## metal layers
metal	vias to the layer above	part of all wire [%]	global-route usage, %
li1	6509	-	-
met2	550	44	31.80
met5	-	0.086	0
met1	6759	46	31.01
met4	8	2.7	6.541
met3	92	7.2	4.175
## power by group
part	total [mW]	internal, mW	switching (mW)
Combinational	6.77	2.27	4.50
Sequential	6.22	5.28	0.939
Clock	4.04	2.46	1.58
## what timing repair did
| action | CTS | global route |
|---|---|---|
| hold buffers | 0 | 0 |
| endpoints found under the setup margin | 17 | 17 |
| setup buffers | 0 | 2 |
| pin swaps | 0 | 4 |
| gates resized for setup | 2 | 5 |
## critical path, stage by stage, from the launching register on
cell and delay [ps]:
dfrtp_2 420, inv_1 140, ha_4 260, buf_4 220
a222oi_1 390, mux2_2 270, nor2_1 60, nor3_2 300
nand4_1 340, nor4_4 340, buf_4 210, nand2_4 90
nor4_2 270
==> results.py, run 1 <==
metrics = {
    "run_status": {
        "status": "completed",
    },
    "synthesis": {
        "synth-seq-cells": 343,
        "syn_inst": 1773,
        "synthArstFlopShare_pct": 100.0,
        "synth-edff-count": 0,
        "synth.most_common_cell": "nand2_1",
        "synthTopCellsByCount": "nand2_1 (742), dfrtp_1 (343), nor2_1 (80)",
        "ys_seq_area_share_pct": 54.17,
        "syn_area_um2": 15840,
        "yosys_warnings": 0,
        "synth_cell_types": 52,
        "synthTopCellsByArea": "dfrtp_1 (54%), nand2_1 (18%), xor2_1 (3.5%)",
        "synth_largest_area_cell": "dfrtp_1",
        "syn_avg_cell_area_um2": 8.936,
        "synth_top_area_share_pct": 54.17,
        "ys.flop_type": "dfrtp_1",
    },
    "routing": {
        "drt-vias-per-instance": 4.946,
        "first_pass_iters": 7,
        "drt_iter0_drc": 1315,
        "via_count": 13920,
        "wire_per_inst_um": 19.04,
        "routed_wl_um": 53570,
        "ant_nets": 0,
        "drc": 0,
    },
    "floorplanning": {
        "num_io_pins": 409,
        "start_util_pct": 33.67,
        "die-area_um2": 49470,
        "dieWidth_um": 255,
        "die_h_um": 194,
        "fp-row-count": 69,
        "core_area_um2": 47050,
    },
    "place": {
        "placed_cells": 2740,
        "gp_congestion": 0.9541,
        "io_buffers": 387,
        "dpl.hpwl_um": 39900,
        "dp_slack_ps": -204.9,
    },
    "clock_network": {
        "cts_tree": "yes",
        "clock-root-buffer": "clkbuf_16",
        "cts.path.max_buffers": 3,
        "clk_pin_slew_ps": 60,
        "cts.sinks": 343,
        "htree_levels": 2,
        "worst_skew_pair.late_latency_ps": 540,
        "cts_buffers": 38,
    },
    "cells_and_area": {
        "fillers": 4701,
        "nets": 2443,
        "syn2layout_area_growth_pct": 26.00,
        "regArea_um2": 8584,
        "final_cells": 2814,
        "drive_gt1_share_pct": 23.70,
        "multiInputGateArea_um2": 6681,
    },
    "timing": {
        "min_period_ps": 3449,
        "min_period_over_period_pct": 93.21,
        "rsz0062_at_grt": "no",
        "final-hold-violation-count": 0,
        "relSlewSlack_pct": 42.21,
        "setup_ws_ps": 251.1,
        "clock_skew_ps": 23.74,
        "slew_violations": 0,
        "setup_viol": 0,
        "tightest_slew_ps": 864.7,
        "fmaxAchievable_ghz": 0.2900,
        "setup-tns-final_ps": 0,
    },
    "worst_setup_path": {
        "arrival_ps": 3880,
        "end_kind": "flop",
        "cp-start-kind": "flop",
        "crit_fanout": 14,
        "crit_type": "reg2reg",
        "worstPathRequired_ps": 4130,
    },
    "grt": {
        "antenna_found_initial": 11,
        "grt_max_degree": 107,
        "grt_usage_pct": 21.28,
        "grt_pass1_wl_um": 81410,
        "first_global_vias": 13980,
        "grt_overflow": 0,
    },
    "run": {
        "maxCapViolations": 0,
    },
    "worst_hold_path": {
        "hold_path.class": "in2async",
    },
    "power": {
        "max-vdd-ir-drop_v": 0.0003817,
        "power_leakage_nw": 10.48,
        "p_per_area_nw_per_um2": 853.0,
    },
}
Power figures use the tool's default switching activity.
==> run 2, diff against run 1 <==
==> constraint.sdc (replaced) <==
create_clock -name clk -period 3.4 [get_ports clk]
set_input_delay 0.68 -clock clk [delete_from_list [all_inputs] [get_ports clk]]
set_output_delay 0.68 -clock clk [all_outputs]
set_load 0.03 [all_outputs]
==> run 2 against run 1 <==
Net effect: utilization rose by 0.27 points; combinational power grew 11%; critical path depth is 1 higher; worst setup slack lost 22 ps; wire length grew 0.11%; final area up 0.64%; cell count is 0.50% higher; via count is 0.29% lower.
[config.mk]
export PLATFORM = sky130hd
export DESIGN_NAME = button_conditioner
export DESIGN_NICKNAME = d
export VERILOG_FILES = /design/src/rtl/button_conditioner.sv
export SDC_FILE = /design/constraint.sdc
export NUM_CORES = 1
export LEC_CHECK = 0
export ABC_AREA = 1
export CORE_ASPECT_RATIO = 2
export CORE_MARGIN = 2
export CORE_UTILIZATION = 60
export CTS_BUF_LIST = sky130_fd_sc_hd__clkbuf_4
export DETAILED_ROUTE_END_ITERATION = 12
export PLACE_DENSITY = 0.81
export SYNTH_ARGS = -nofsm -noshare
export SYNTH_HDL_FRONTEND = slang
export SYNTH_SLANG_ARGS = --single-unit
[constraint.sdc]
create_clock -name clk -period 1.7 [get_ports clk]
set_input_delay 0.17 -clock clk [delete_from_list [all_inputs] [get_ports clk]]
set_output_delay 0.17 -clock clk [all_outputs]
set_load 0.02 [all_outputs]
$ cat src/rtl/spi_sd_multi_rd_ctrl.sv
`default_nettype none
// ============================================================================
// Module   : spi_sd_multi_rd_ctrl
// Purpose  : Wishbone master sequencer for the SPI/SD host register file.
//            Brings the card up (with retries), then serves multi-sector read
//            requests. Each 512-byte sector is streamed into a downstream
//            sector buffer, and the controller waits for buf_ready between
//            sectors.
// Ports    : wb_clk_i/wb_rst_i  - clock, asynchronous active-high reset
//            wb_*               - 8-bit Wishbone master (adr/dat/we/stb/ack)
//            rd_start/sector/count - read request (one-cycle start pulse)
//            buf_ready          - consumer can accept the next sector
//            init_done/init_err - card state (init_err sticky until reset)
//            rd_busy/rd_done/rd_err - request status and completion pulses
//            buf_wr/addr/data/sect  - sector buffer write port
//            state              - FSM state for debug
// Revision : 1.0 - initial release
// ============================================================================
module spi_sd_multi_rd_ctrl #(
    parameter int SEC_ADDR_W = 23,
    parameter int SECT_CNT_W = 8,
    parameter bit BLOCK_ADDR = 1'b0,
    parameter int INIT_DELAY = 15,
    parameter int POLL_LIMIT = 4095,
    parameter int INIT_RETRY = 2
) (
    input  logic                  wb_clk_i,
    input  logic                  wb_rst_i,
    output logic [7:0]            wb_adr_o,
    output logic [7:0]            wb_dat_o,
    input  logic [7:0]            wb_dat_i,
    output logic                  wb_we_o,
    output logic                  wb_stb_o,
    input  logic                  wb_ack_i,
    input  logic                  rd_start,
    input  logic [SEC_ADDR_W-1:0] rd_sector,
    input  logic [SECT_CNT_W-1:0] rd_count,
    input  logic                  buf_ready,
    output logic                  init_done,
    output logic                  init_err,
    output logic                  rd_busy,
    output logic                  rd_done,
    output logic                  rd_err,
    output logic                  buf_wr,
    output logic [8:0]            buf_addr,
    output logic [7:0]            buf_data,
    output logic [SECT_CNT_W-1:0] buf_sect,
    output logic [3:0]            state
);

    // Register map of the host core
    localparam logic [7:0] c_REG_TYPE   = 8'h02;
    localparam logic [7:0] c_REG_START  = 8'h03;
    localparam logic [7:0] c_REG_STATUS = 8'h04;
    localparam logic [7:0] c_REG_ADDR0  = 8'h07;
    localparam logic [7:0] c_REG_FIFO   = 8'h10;
    localparam logic [7:0] c_TYPE_INIT  = 8'h01;
    localparam logic [7:0] c_TYPE_READ  = 8'h02;
    localparam logic [7:0] c_GO         = 8'h01;
    localparam logic [7:0] c_ST_OK      = 8'h00;
    localparam logic [7:0] c_ST_BUSY    = 8'h01;

    // Counter widths carry +2 headroom so a zero parameter never yields a
    // zero-width vector.
    localparam int c_DLY_W  = $clog2(INIT_DELAY + 2);
    localparam int c_POLL_W = $clog2(POLL_LIMIT + 2);
    localparam int c_RTRY_W = $clog2(INIT_RETRY + 2);
    localparam logic [c_DLY_W-1:0]  c_DLY_INIT  = c_DLY_W'(INIT_DELAY);
    localparam logic [c_POLL_W-1:0] c_POLL_LAST = c_POLL_W'(POLL_LIMIT - 1);
    localparam logic [c_RTRY_W-1:0] c_RTRY_MAX  = c_RTRY_W'(INIT_RETRY);

    typedef enum logic [3:0] {
        ST_IDLE       = 4'd0,
        ST_INIT_TYPE  = 4'd1,
        ST_INIT_START = 4'd2,
        ST_INIT_POLL  = 4'd3,
        ST_ADDR       = 4'd4,
        ST_RD_TYPE    = 4'd5,
        ST_RD_START   = 4'd6,
        ST_RD_POLL    = 4'd7,
        ST_FIFO_RD    = 4'd8,
        ST_SECT_WAIT  = 4'd9,
        ST_DONE       = 4'd10,
        ST_INIT_FAIL  = 4'd11
    } state_t;

    state_t                  state_q;
    logic [7:0]              adr_q, dat_q, rdat_q;
    logic                    we_q, stb_q;
    logic                    init_done_q, init_err_q;
    logic                    rd_busy_q, rd_done_q, rd_err_q, buf_wr_q;
    logic [8:0]              buf_addr_q;
    logic [SECT_CNT_W-1:0]   buf_sect_q, cnt_q;
    logic [SEC_ADDR_W-1:0]   sector_q;
    logic [1:0]              byte_idx_q;
    logic [c_DLY_W-1:0]      delay_q;
    logic [c_POLL_W-1:0]     poll_q;
    logic [c_RTRY_W-1:0]     retry_q;

    logic                    w_ack;
    logic                    w_bus_req;
    logic [7:0]              w_adr, w_dat, w_addr_byte;
    logic                    w_we;
    logic [31:0]             w_sec32, w_card_addr;

    // Only an ack that lands on an active strobe completes a transfer.
    assign w_ack = stb_q & wb_ack_i;

    assign w_sec32     = 32'(sector_q);
    assign w_card_addr = BLOCK_ADDR ? w_sec32 : (w_sec32 << 9);

    always_comb begin
        w_addr_byte = w_card_addr[7:0];
        case (byte_idx_q)
            2'd0:    w_addr_byte = w_card_addr[7:0];
            2'd1:    w_addr_byte = w_card_addr[15:8];
            2'd2:    w_addr_byte = w_card_addr[23:16];
            default: w_addr_byte = w_card_addr[31:24];
        endcase
    end

    // Bus request belonging to each bus-facing state.
    always_comb begin
        w_bus_req = 1'b1;
        w_adr     = 8'h00;
        w_dat     = 8'h00;
        w_we      = 1'b0;
        case (state_q)
            ST_INIT_TYPE: begin
                w_adr = c_REG_TYPE;  w_dat = c_TYPE_INIT; w_we = 1'b1;
            end
            ST_INIT_START, ST_RD_START: begin
                w_adr = c_REG_START; w_dat = c_GO;        w_we = 1'b1;
            end
            ST_INIT_POLL, ST_RD_POLL: begin
                w_adr = c_REG_STATUS;
            end
            ST_ADDR: begin
                w_adr = c_REG_ADDR0 + {6'd0, byte_idx_q};
                w_dat = w_addr_byte;
                w_we  = 1'b1;
            end
            ST_RD_TYPE: begin
                w_adr = c_REG_TYPE;  w_dat = c_TYPE_READ; w_we = 1'b1;
            end
            ST_FIFO_RD: begin
                w_adr = c_REG_FIFO;
            end
            default: w_bus_req = 1'b0;
        endcase
    end

    always_ff @(posedge wb_clk_i or posedge wb_rst_i) begin
        if (wb_rst_i) begin
            state_q     <= ST_IDLE;
            adr_q       <= '0;
            dat_q       <= '0;
            rdat_q      <= '0;
            we_q        <= 1'b0;
            stb_q       <= 1'b0;
            init_done_q <= 1'b0;
            init_err_q  <= 1'b0;
            rd_busy_q   <= 1'b0;
            rd_done_q   <= 1'b0;
            rd_err_q    <= 1'b0;
            buf_wr_q    <= 1'b0;
            buf_addr_q  <= '0;
            buf_sect_q  <= '0;
            cnt_q       <= '0;
            sector_q    <= '0;
            byte_idx_q  <= '0;
            delay_q     <= c_DLY_INIT;
            poll_q      <= '0;
            retry_q     <= '0;
        end else begin
            rd_done_q <= 1'b0;
            rd_err_q  <= 1'b0;
            buf_wr_q  <= 1'b0;

            // buf_addr advances after the write it labelled, so 511 wraps
            // to 0 once the last byte of a sector has been presented.
            if (buf_wr_q) begin
                buf_addr_q <= buf_addr_q + 9'd1;
            end

            // A bus state issues its transfer whenever the strobe is idle;
            // the strobe drops on the cycle after the ack.
            if (w_bus_req && !stb_q) begin
                adr_q <= w_adr;
                dat_q <= w_dat;
                we_q  <= w_we;
                stb_q <= 1'b1;
            end
            if (w_ack) begin
                stb_q  <= 1'b0;
                rdat_q <= wb_dat_i;
            end

            case (state_q)
                ST_IDLE: begin
                    if (delay_q != '0) begin
                        delay_q <= delay_q - c_DLY_W'(1);
                    end else if (!init_done_q && !init_err_q) begin
                        state_q <= ST_INIT_TYPE;
                    end else if (rd_start && init_done_q && !init_err_q) begin
                        sector_q   <= rd_sector;
                        cnt_q      <= rd_count;
                        buf_sect_q <= '0;
                        buf_addr_q <= '0;
                        byte_idx_q <= '0;
                        rd_busy_q  <= 1'b1;
                        state_q    <= (rd_count == '0) ? ST_DONE : ST_ADDR;
                    end
                end
                ST_INIT_TYPE: begin
                    if (w_ack) state_q <= ST_INIT_START;
                end
                ST_INIT_START: begin
                    if (w_ack) begin
                        poll_q  <= '0;
                        state_q <= ST_INIT_POLL;
                    end
                end
                ST_INIT_POLL: begin
                    if (w_ack) begin
                        if (wb_dat_i == c_ST_OK) begin
                            init_done_q <= 1'b1;
                            state_q     <= ST_IDLE;
                        end else if (wb_dat_i == c_ST_BUSY && poll_q != c_POLL_LAST) begin
                            poll_q <= poll_q + c_POLL_W'(1);
                        end else if (retry_q < c_RTRY_MAX) begin
                            retry_q <= retry_q + c_RTRY_W'(1);
                            state_q <= ST_INIT_TYPE;
                        end else begin
                            init_err_q <= 1'b1;
                            state_q    <= ST_INIT_FAIL;
                        end
                    end
                end
                ST_ADDR: begin
                    if (w_ack) begin
                        byte_idx_q <= byte_idx_q + 2'd1;
                        if (byte_idx_q == 2'd3) state_q <= ST_RD_TYPE;
                    end
                end
                ST_RD_TYPE: begin
                    if (w_ack) state_q <= ST_RD_START;
                end
                ST_RD_START: begin
                    if (w_ack) begin
                        poll_q  <= '0;
                        state_q <= ST_RD_POLL;
                    end
                end
                ST_RD_POLL: begin
                    if (w_ack) begin
                        if (wb_dat_i == c_ST_OK) begin
                            state_q <= ST_FIFO_RD;
                        end else if (wb_dat_i == c_ST_BUSY && poll_q != c_POLL_LAST) begin
                            poll_q <= poll_q + c_POLL_W'(1);
                        end else begin
                            rd_err_q  <= 1'b1;
                            rd_busy_q <= 1'b0;
                            state_q   <= ST_IDLE;
                        end
                    end
                end
                ST_FIFO_RD: begin
                    if (w_ack) begin
                        buf_wr_q <= 1'b1;
                        if (buf_addr_q == 9'd511) begin
                            cnt_q <= cnt_q - SECT_CNT_W'(1);
                            if (cnt_q == SECT_CNT_W'(1)) begin
                                state_q <= ST_DONE;
                            end else begin
                                sector_q <= sector_q + SEC_ADDR_W'(1);
                                state_q  <= ST_SECT_WAIT;
                            end
                        end
                    end
                end
                ST_SECT_WAIT: begin
                    // buf_sect moves on only here so it stays stable across
                    // the final write of the previous sector.
                    if (buf_ready) begin
                        buf_sect_q <= buf_sect_q + SECT_CNT_W'(1);
                        state_q    <= ST_ADDR;
                    end
                end
                ST_DONE: begin
                    rd_done_q <= 1'b1;
                    rd_busy_q <= 1'b0;
                    state_q   <= ST_IDLE;
                end
                ST_INIT_FAIL: begin
                    state_q <= ST_INIT_FAIL;
                end
                default: state_q <= ST_IDLE;
            endcase
        end
    end

    assign wb_adr_o  = adr_q;
    assign wb_dat_o  = dat_q;
    assign wb_we_o   = we_q;
    assign wb_stb_o  = stb_q;
    assign init_done = init_done_q;
    assign init_err  = init_err_q;
    assign rd_busy   = rd_busy_q;
    assign rd_done   = rd_done_q;
    assign rd_err    = rd_err_q;
    assign buf_wr    = buf_wr_q;
    assign buf_addr  = buf_addr_q;
    assign buf_data  = rdat_q;
    assign buf_sect  = buf_sect_q;
    assign state     = state_q;

endmodule
`default_nettype wire

$ cat config.mk
export PLATFORM = sky130hd
export DESIGN_NAME = spi_sd_multi_rd_ctrl
export DESIGN_NICKNAME = d
export VERILOG_FILES = /design/src/rtl/spi_sd_multi_rd_ctrl.sv
export SDC_FILE = /design/constraint.sdc
export NUM_CORES = 1
export LEC_CHECK = 0
export CORE_ASPECT_RATIO = 1.1
export CORE_MARGIN = 8
export CORE_UTILIZATION = 54
export CTS_CLUSTER_DIAMETER = 120
export DETAILED_ROUTE_END_ITERATION = 10
export PLACE_DENSITY = 0.9
export SLEW_MARGIN = 20
export SYNTH_ARGS = -nofsm -noshare
export SYNTH_HDL_FRONTEND = slang
export SYNTH_SLANG_ARGS = --single-unit
$ cat constraint.sdc
create_clock -name wb_clk_i -period 4.2 [get_ports wb_clk_i]
set_input_delay 0.63 -clock wb_clk_i [delete_from_list [all_inputs] [get_ports wb_clk_i]]
set_output_delay 0.63 -clock wb_clk_i [all_outputs]
set_load 0.1 [all_outputs]
# Word level (Yosys, flattened, before mapping)
# Cells that the tools add are included.
# word_totals
word_cells,188
reg_bits,106
out_inout_bits,53
# classes
n_bitwise,4
n_mux,76
order_cmp,1
addsub,9
n_eq_ne,42
n_reduce_logical,36
# op_table
operator,count
$mux W23,6
$mux W4,20
$mux W8,9
$mux W13,4
$pmux W8 S3,2
$pmux W23 S2,1
$mux W9,5
$pmux W4 S11,1
$ne A2 B2 Y1 const B,18
$pmux W8 S2,2
$pmux W13 S2,1
$pmux W5 S5,1
$reduce_and A5 Y1,5
$add A23 B1 Y23 const B,1
$mux W1,17
$eq A4 B3 Y1 const B,4
$eq A4 B4 Y1 const B,4
$eq A8 B1 Y1 const B,2
$logic_not A8 Y1,2
$reduce_and A15 Y1,1
$reduce_and A7 Y1,2
$add A13 B1 Y13 const B,1
$ne A13 B12 Y1 const B,1
$mux W2,5
32 further kinds,53

# Logic depth before layout (Yosys ltp)
# logic_depth
depth_word,6
ltp_mapped,10

# Least setup slack after synthesis
# No wires, ideal clock.
# synth_timing
kind,register to register
startpoint,"register buf_addr_q[0], in the netlist buf_addr[0]"
endpoint,"register state_q[1], in the netlist state[1]"
required_ns,4.075
path_slack_ns,1.446
n_path_buf,0
setup_ns,0.125
path_stages_with_launch,10
arrival_ns,2.630
cell_sequence,dfrtp_1 > ha_1 > nand3_1 > nor2_1 > ha_1 > o32ai_1 > a211oi_1 > o2111ai_1 > a21oi_2 > mux2_2
# synth_via
elab_chain_len,3
# synth_rtl
item,line,source
start: declaration,92,logic [8:0] buf_addr_q;
start signal: assignment,183,buf_addr_q <= buf_addr_q + 9'd1;
$eq A9 B9 Y1,271,if (buf_addr_q == 9'd511) begin
$ne A2 B2 Y1 (no line),-,
$reduce_and A15 Y1 (no line),-,
end signal: assignment,212,state_q <= (rd_count == '0) ? ST_DONE : ST_ADDR;
end: declaration,87,state_t state_q;
# Every way passes these cells.
# A chain may end at the register's enable or synchronous reset.

# Final worst setup path
# layout_timing
startpoint,"register state_q[2], in the netlist state[2]"
endpoint,register sector_q[16]
# layout_via
elab_chain_len,3
word_cells_on_any_way,11
classes_between,eq/ne (7); mux (1); reduce/logical (3)
# layout_rtl
item,line,source
$eq A4 B4 Y1 / $logic_not A4 Y1 (equally long branches),199,case (state_q)
$ne A2 B2 Y1 (no line) / $reduce_bool A2 Y1 (equally long branches),-,
$reduce_and A7 Y1 (no line),-,
end signal: assignment,206,sector_q <= rd_sector;
end signal: assignment,276,sector_q <= sector_q + SEC_ADDR_W'(1);
end: declaration,94,logic [SEC_ADDR_W-1:0] sector_q;
# Parallel ways exist; a longest one is shown, timed or not.

==> results.json <==
{
  "fmaxAchievable_mhz": 318,
  "number_of_antenna_violations_at_the_first_check_in_global_routing": 0,
  "syn_inst": 652,
  "layout.cells.most_common_list": "99 x dfrtp_1, 96 x nand2_1, 93 x clkdlybuf4s50_1",
  "fin_nets": 786,
  "die_area_sq_um": 14100,
  "cts_tree": "done",
  "synth_edf_count": 0,
  "status": "complete, no violations",
  "n_antenna_cell": 0,
  "drive_above_1_share": 0.0600,
  "worst_slew_pin_slew_ns": 1.06,
  "max-cap-violations": 0,
  "globalRouteTotalUtil": 0.225,
  "synth-seq-area-share": 0.452,
  "hold_path.class": "flop to flop",
  "routed_wirelength_um": 15700,
  "drtPass1Iterations": 5,
  "yosysWarnings": 0,
  "rows": 39,
  "post_synth_num_cell_types": 70,
  "worst_ep_required_ns": 4.46,
  "cts_setup_buffers": 0,
  "portBuffers": 93,
  "cts_sinks": 103,
  "drt_first_iter_violations": 544,
  "final.setup_skew_ns": 0.00790,
  "ioPinCount": 97,
  "post_synth_instance_area_sq_um": 5720,
  "critPathArrivalTime_ns": 3.41,
  "yosys_register_bits": 103,
  "drtAntennaViolNets": 0,
  "place_hpwl_um": 11300,
  "number_of_hold_buffers_added_after_cts": 0,
  "floorplan.initialDensity": 0.552,
  "cts-root-buf": "clkbuf_16",
  "finish.cell_count_without_fillers": 876,
  "grt_pass1_wl_um": 25600,
  "grt_max_degree": 88,
  "post-route-min-period_ns": 3.15,
  "drc_errors": 0,
  "wl_per_cell_um": 17.9,
  "cts_max_path_buffers": 2,
  "power_per_cell_area_nw_per_um2": 784,
  "final.period_utilization": 0.750,
  "clk-insertion-delay-late_ns": 0.35,
  "grt.overflow.total": 0,
  "dpl.cell_count": 860,
  "dr_total_vias": 5417,
  "clkSlewWorstSetupHoldPaths_ns": 0.07,
  "power.ir.vdd_worst_mv": 0.715,
  "setup_viol": 0,
  "first_global_vias": 5199,
  "die_x_um": 114,
  "syn_to_final_growth_pct": 22.7,
  "drt-vias-per-instance": 6.18,
  "die_h_um": 124,
  "setup_tns_ns": 0,
  "synth_ff_type": "dfrtp_1",
  "timing.slew.headroom": 0.293,
  "postSynthAreaPerCell_sq_um": 8.77,
  "power.static_leakage_nw": 2.90,
  "timing.final.max_slew_violations": 0,
  "core_region_area_sq_um": 10300,
  "layout_commonest_cell": "dfrtp_1",
  "ys_async_sr_fraction": 1.00,
  "post_cts.resized_instances": 0,
  "hold_viol": 0,
  "critical_path.max_fanout": 30,
  "cts_inserted_buffers": 9,
  "hold_slack_ns": 0.477,
  "crit_path_start_kind": "flop",
  "globalplace.congestion": 0.935,
  "htree_levels": 3,
  "worst-setup-path-type": "flop to flop",
  "grt_setup_unrepaired": "false",
  "end_kind": "flop"
}
-- through the flow --
stage	setup slack, ns	area [sq um]	total power [mW]	utilization
2_1_floorplan	0.873	5720	3.87	-
3_3_place_gp	1.26	6710	4.52	0.649
3_5_place_dp	1.10	6710	4.63	0.649
4_1_cts	1.09	7010	5.47	0.678
5_1_grt	0.874	7010	5.77	0.678
6_report	1.05	7010	5.50	0.678
-- final timing paths --
path,startpoint,cells after the start,slack (ns),endpoint
max in group asynchronous,wb_rst_i,3,2.62,sector_q[6]
hold reg to reg,delay_q[4],1,0.48,delay_q[4]
min in group asynchronous,wb_rst_i,2,0.81,poll_q[5]
setup / recovery,state[2],6,1.05,sector_q[16]
setup reg to reg,state[2],6,1.05,sector_q[16]
hold / removal,delay_q[4],1,0.48,delay_q[4]
-- logic make-up (layout without fill, tap and decap cells) --
logic type,Yosys count,in the layout,share of synthesized area
AO/OA/AOI/OAI,177,177,0.190
XOR/XNOR,23,23,0.0352
adder cells (fa/ha/maj),14,14,0.0306
buffers and inverters,55,134,0.0418
flip-flops,103,103,0.452
multiplexers,7,7,0.0127
other,1,3,0.000656
AND/OR/NAND/NOR,272,272,0.237
-- sequential cells by signal, indices dropped and copies added (netlist names) --
name / flops
buf_addr: 9
buf_data: 8
buf_sect: 8
buf_wr: 1
byte_idx_q: 2
cnt_q: 8
delay_q: 5
init_done: 1
init_err: 1
poll_q: 13
rd_busy: 1
rd_done: 1
rd_err: 1
retry_q: 2
sector_q: 23
state: 4
wb_adr_o: 5
wb_dat_o: 8
wb_stb_o: 1
wb_we_o: 1
-- cells in the mapped netlist (3+ instances only) --
library cell / n / area (sq um)
a21o_1: 6 / 45.0
a21oi_1: 57 / 285
a22oi_1: 10 / 75.1
a31oi_1: 5 / 31.3
and3_1: 7 / 43.8
buf_2: 11 / 55.1
buf_4: 3 / 22.5
clkbuf_1: 21 / 78.8
dfrtp_1: 99 / 2480
dfstp_2: 4 / 105
ha_1: 14 / 175
inv_1: 19 / 71.3
mux2i_1: 5 / 50.1
nand2_1: 96 / 360
nand3_1: 29 / 145
nand4_1: 12 / 75.1
nor2_1: 64 / 240
nor3_1: 20 / 100
nor3b_1: 4 / 30.0
nor4_1: 5 / 31.3
nor4_4: 3 / 63.8
o211ai_1: 3 / 22.5
o21ai_0: 39 / 195
o21ai_1: 7 / 35.0
o22ai_1: 10 / 62.6
o31ai_1: 11 / 82.6
or3_1: 9 / 56.3
xnor2_1: 6 / 52.6
xor2_1: 17 / 149
-- worst max-delay path, stage by stage (launching register included) --
cell and delay (ns):
dfrtp_1 0.64, or4_1 0.65, nor4_4 0.27, buf_4 0.30, o21a_1 0.83, a21oi_1 0.18, a21oi_1 0.18
-- layer usage --
layer	track usage	up-vias	wire length, um
li1	-	2486	-
met1	0.288	2606	6330
met2	0.362	279	7490
met3	0.0422	46	1330
met4	0.110	0	530
met5	0	-	0
-- area by class of cell --
| class | instances | area, sq um |
|---|---|---|
| clock inverter | 2 | 12.5 |
| clock buffer | 14 | 284 |
| sequential | 103 | 2580 |
| fill | 800 | 3330 |
| tap | 143 | 179 |
| timing repair buffer | 99 | 976 |
| multi-input combinational | 496 | 2900 |
| inverter | 19 | 76.3 |
-- report_power, final --
| group | switching (mW) | total, mW | internal, mW | leakage (nW) |
|---|---|---|---|---|
| logic | 2.12 | 2.94 | 0.818 | 1.47 |
| clock network | 0.365 | 0.832 | 0.467 | 0.145 |
| registers | 0.419 | 1.73 | 1.31 | 1.28 |
No activity file was read; power rests on OpenSTA's default activity.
────────────────────
## Task description:
For the entries above, count the lines that contain the string "against", and state that number without further comment.

## Task output:
2